Thomas Byrne in an e-mail that continues the discussion of the U.S. empire compares the conflict in 1861–1865 to the Samnite Wars. Rome secured Italy in the Samnite Wars (343–290 B.C.) that involved "almost all the states of Italy." It thus became an empire that could dominate all of Italy and extend further thereafter. Byrne notes:
"I have long thought that slavery and tariffs were secondary causes of the conflict in 1861. It was the Empire securing its local area before expanding overseas. (Much like the Roman-Samnite wars for instance.) After subduing the South, the empire turned westward and destroyed the Indian 'threat'. Soon after we would turn to Cuba and overseas conquests."
I think this explanation of the war has strong legs. It fits in with the fact that Lincoln represented the fast-growing western states, and it explains the subsequent continental expansion.

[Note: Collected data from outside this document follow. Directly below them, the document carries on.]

<file path="src/rtl/seg7_pkg.sv">
// Shared constants and helpers for the multiplexed 7-segment driver.
//   SEG_BLANK  : all cathodes off (active-low)
//   HEX_SEG    : hex nibble -> gfedcba cathode pattern, active-low
//   hex_to_seg : table lookup
//   cnt_w      : counter width able to hold 0..n-1 (minimum 1 bit)
//   num_phases : PWM phases per digit slot for a given brightness width
package seg7_pkg;

  localparam logic [6:0] SEG_BLANK = 7'h7F;

  // Entry [n] is the pattern for nibble n; the first element listed is F.
  localparam logic [15:0][6:0] HEX_SEG = {
    7'h0E, 7'h06, 7'h21, 7'h46, 7'h03, 7'h08, 7'h10, 7'h00,
    7'h78, 7'h02, 7'h12, 7'h19, 7'h30, 7'h24, 7'h79, 7'h40
  };

  function automatic logic [6:0] hex_to_seg(input logic [3:0] nib);
    return HEX_SEG[nib];
  endfunction

  function automatic int unsigned cnt_w(input int unsigned n);
    return (n <= 1) ? 1 : $clog2(n);
  endfunction

  function automatic int unsigned num_phases(input int unsigned dim_bits);
    return 1 << dim_bits;
  endfunction

endpackage

</file>
<file path="src/rtl/seg7_tick_gen.sv">
// Scan timebase: prescaler -> PWM phase -> digit index.
//   clk, rst_n   : clock, async active-low reset
//   o_phase      : PWM phase within the current digit slot
//   o_digit      : digit currently being scanned
//   o_frame_tick : high during the last cycle of a frame; the digit index
//                  wraps to 0 on the clock edge that ends this cycle
module seg7_tick_gen import seg7_pkg::*; #(
  parameter int unsigned SUB_DIV    = 1,
  parameter int unsigned DIM_BITS   = 4,
  parameter int unsigned NUM_DIGITS = 8,
  localparam int unsigned DIG_W     = cnt_w(NUM_DIGITS)
) (
  input  logic                clk,
  input  logic                rst_n,
  output logic [DIM_BITS-1:0] o_phase,
  output logic [DIG_W-1:0]    o_digit,
  output logic                o_frame_tick
);

  localparam int unsigned         PRE_W    = cnt_w(SUB_DIV);
  localparam logic [PRE_W-1:0]    PRE_LAST = PRE_W'(SUB_DIV - 1);
  localparam logic [DIG_W-1:0]    DIG_LAST = DIG_W'(NUM_DIGITS - 1);
  localparam logic [DIM_BITS-1:0] PH_LAST  = '1;

  logic [PRE_W-1:0]    r_presc;
  logic [DIM_BITS-1:0] r_phase;
  logic [DIG_W-1:0]    r_digit;
  logic                r_frame_tick;

  logic [PRE_W-1:0]    w_presc_nxt;
  logic [DIM_BITS-1:0] w_phase_nxt;
  logic [DIG_W-1:0]    w_digit_nxt;
  logic                w_phase_tick;
  logic                w_phase_wrap;
  logic                w_last_nxt;

  // Next counter values; frame_tick is registered from the look-ahead so it
  // coincides with the terminal count rather than trailing it.
  always_comb begin
    w_phase_tick = (r_presc == PRE_LAST);
    w_phase_wrap = w_phase_tick && (r_phase == PH_LAST);
    w_presc_nxt  = w_phase_tick ? '0 : r_presc + 1'b1;
    w_phase_nxt  = w_phase_tick ? r_phase + 1'b1 : r_phase;
    w_digit_nxt  = r_digit;
    if (w_phase_wrap) begin
      w_digit_nxt = (r_digit == DIG_LAST) ? '0 : r_digit + 1'b1;
    end
    w_last_nxt = (w_presc_nxt == PRE_LAST) && (w_phase_nxt == PH_LAST) &&
                 (w_digit_nxt == DIG_LAST);
  end

  // Counter state
  always_ff @(posedge clk or negedge rst_n) begin
    if (!rst_n) begin
      r_presc      <= '0;
      r_phase      <= '0;
      r_digit      <= '0;
      r_frame_tick <= 1'b0;
    end else begin
      r_presc      <= w_presc_nxt;
      r_phase      <= w_phase_nxt;
      r_digit      <= w_digit_nxt;
      r_frame_tick <= w_last_nxt;
    end
  end

  assign o_phase      = r_phase;
  assign o_digit      = r_digit;
  assign o_frame_tick = r_frame_tick;

endmodule

</file>
<file path="src/rtl/seg7_scan_driver.sv">
// Multiplexed N-digit common-anode 7-segment driver with hex decode,
// per-digit dp/blank, leading-zero suppression and PWM brightness.
//   clk, rst_n      : clock, async active-low reset
//   load            : strobe capturing value/dp_in/blank_in
//   value           : hex nibbles, digit 0 in bits [3:0] (rightmost)
//   dp_in, blank_in : per-digit decimal point / blanking
//   lz_suppress     : leading-zero suppression (live)
//   brightness      : anode on while phase <= brightness (live)
//   an, seg, dp     : active-low anodes / cathodes / decimal point
//   frame_tick      : one-cycle pulse; new values take effect on its edge
//   update_pending  : a load waits for the next frame boundary
module seg7_scan_driver #(
  parameter int unsigned NUM_DIGITS = 8,
  parameter int unsigned CLK_HZ     = 100_000_000,
  parameter int unsigned REFRESH_HZ = 1000,
  parameter int unsigned DIM_BITS   = 4
) (
  input  logic                    clk,
  input  logic                    rst_n,
  input  logic                    load,
  input  logic [4*NUM_DIGITS-1:0] value,
  input  logic [NUM_DIGITS-1:0]   dp_in,
  input  logic [NUM_DIGITS-1:0]   blank_in,
  input  logic                    lz_suppress,
  input  logic [DIM_BITS-1:0]     brightness,
  output logic [NUM_DIGITS-1:0]   an,
  output logic [6:0]              seg,
  output logic                    dp,
  output logic                    frame_tick,
  output logic                    update_pending
);

  import seg7_pkg::*;

  localparam int unsigned SUB_DIV = CLK_HZ / (REFRESH_HZ * num_phases(DIM_BITS));
  localparam int unsigned DIG_W   = cnt_w(NUM_DIGITS);

  if (SUB_DIV < 1) begin : g_bad_sub_div
    $error("seg7_scan_driver: CLK_HZ too low for REFRESH_HZ and DIM_BITS");
  end

  logic [DIM_BITS-1:0]     w_phase;
  logic [DIG_W-1:0]        w_digit;
  logic                    w_frame_tick;

  // Displayed and pending value sets
  logic [4*NUM_DIGITS-1:0] r_value;
  logic [NUM_DIGITS-1:0]   r_dp;
  logic [NUM_DIGITS-1:0]   r_blank;
  logic [4*NUM_DIGITS-1:0] r_pend_value;
  logic [NUM_DIGITS-1:0]   r_pend_dp;
  logic [NUM_DIGITS-1:0]   r_pend_blank;
  logic                    r_pend_valid;

  logic [NUM_DIGITS-1:0]   r_an;
  logic [6:0]              r_seg;
  logic                    r_dp_out;

  logic [NUM_DIGITS-1:0]   w_lz_mask;
  logic [3:0]              w_nib;
  logic                    w_on;
  logic [NUM_DIGITS-1:0]   w_an_nxt;
  logic [6:0]              w_seg_nxt;
  logic                    w_dp_nxt;

  seg7_tick_gen #(
    .SUB_DIV    (SUB_DIV),
    .DIM_BITS   (DIM_BITS),
    .NUM_DIGITS (NUM_DIGITS)
  ) u_tick_gen (
    .clk          (clk),
    .rst_n        (rst_n),
    .o_phase      (w_phase),
    .o_digit      (w_digit),
    .o_frame_tick (w_frame_tick)
  );

  // Leading-zero run from the top digit; blanked digits keep the run going
  always_comb begin : p_lz
    logic run;
    w_lz_mask = '0;
    run       = lz_suppress;
    for (int i = NUM_DIGITS - 1; i >= 1; i--) begin
      w_lz_mask[i] = run && (r_value[4*i +: 4] == 4'h0);
      run          = run && (r_blank[i] || (r_value[4*i +: 4] == 4'h0));
    end
  end

  // Next anode/cathode pattern for the current digit and phase
  always_comb begin
    w_nib     = r_value[{w_digit, 2'b00} +: 4];
    w_on      = !r_blank[w_digit] && (w_phase <= brightness);
    w_an_nxt  = '1;
    w_seg_nxt = SEG_BLANK;
    w_dp_nxt  = 1'b1;
    if (w_on) begin
      w_an_nxt[w_digit] = 1'b0;
      w_seg_nxt         = w_lz_mask[w_digit] ? SEG_BLANK : hex_to_seg(w_nib);
      w_dp_nxt          = ~r_dp[w_digit];
    end
  end

  // Output registers and frame-atomic value update
  always_ff @(posedge clk or negedge rst_n) begin
    if (!rst_n) begin
      r_an         <= '1;
      r_seg        <= SEG_BLANK;
      r_dp_out     <= 1'b1;
      r_value      <= '0;
      r_dp         <= '0;
      r_blank      <= '1;
      r_pend_value <= '0;
      r_pend_dp    <= '0;
      r_pend_blank <= '1;
      r_pend_valid <= 1'b0;
    end else begin
      r_an     <= w_an_nxt;
      r_seg    <= w_seg_nxt;
      r_dp_out <= w_dp_nxt;
      if (w_frame_tick) begin
        // A load on the boundary itself goes straight to the display
        if (load) begin
          r_value <= value;
          r_dp    <= dp_in;
          r_blank <= blank_in;
        end else if (r_pend_valid) begin
          r_value <= r_pend_value;
          r_dp    <= r_pend_dp;
          r_blank <= r_pend_blank;
        end
        r_pend_valid <= 1'b0;
      end else if (load) begin
        r_pend_value <= value;
        r_pend_dp    <= dp_in;
        r_pend_blank <= blank_in;
        r_pend_valid <= 1'b1;
      end
    end
  end

  assign an             = r_an;
  assign seg            = r_seg;
  assign dp             = r_dp_out;
  assign frame_tick     = w_frame_tick;
  assign update_pending = r_pend_valid;

endmodule

</file>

It's not a complete explanation of why the drive for a state to become an empire occurs where it occurs and when it occurs. We do not understand what conditions may contribute to this drive over the broad scope of human history in which there have been so many empires. Since slavery and tariffs are particular matters associated with the expansion of empire in this country, they can't explain the many empires where those factors are absent, including the Roman case. The simplest theory may be the elimination of rivals that otherwise would consolidate power and become a serious threat. The article on the Samnite Wars suggests that factor. It's obvious that secession of the Southern states was a threat to the existing U.S. empire's breadth and durability in 1861 since it directly reduced its size and opened up the western region to a competitive force.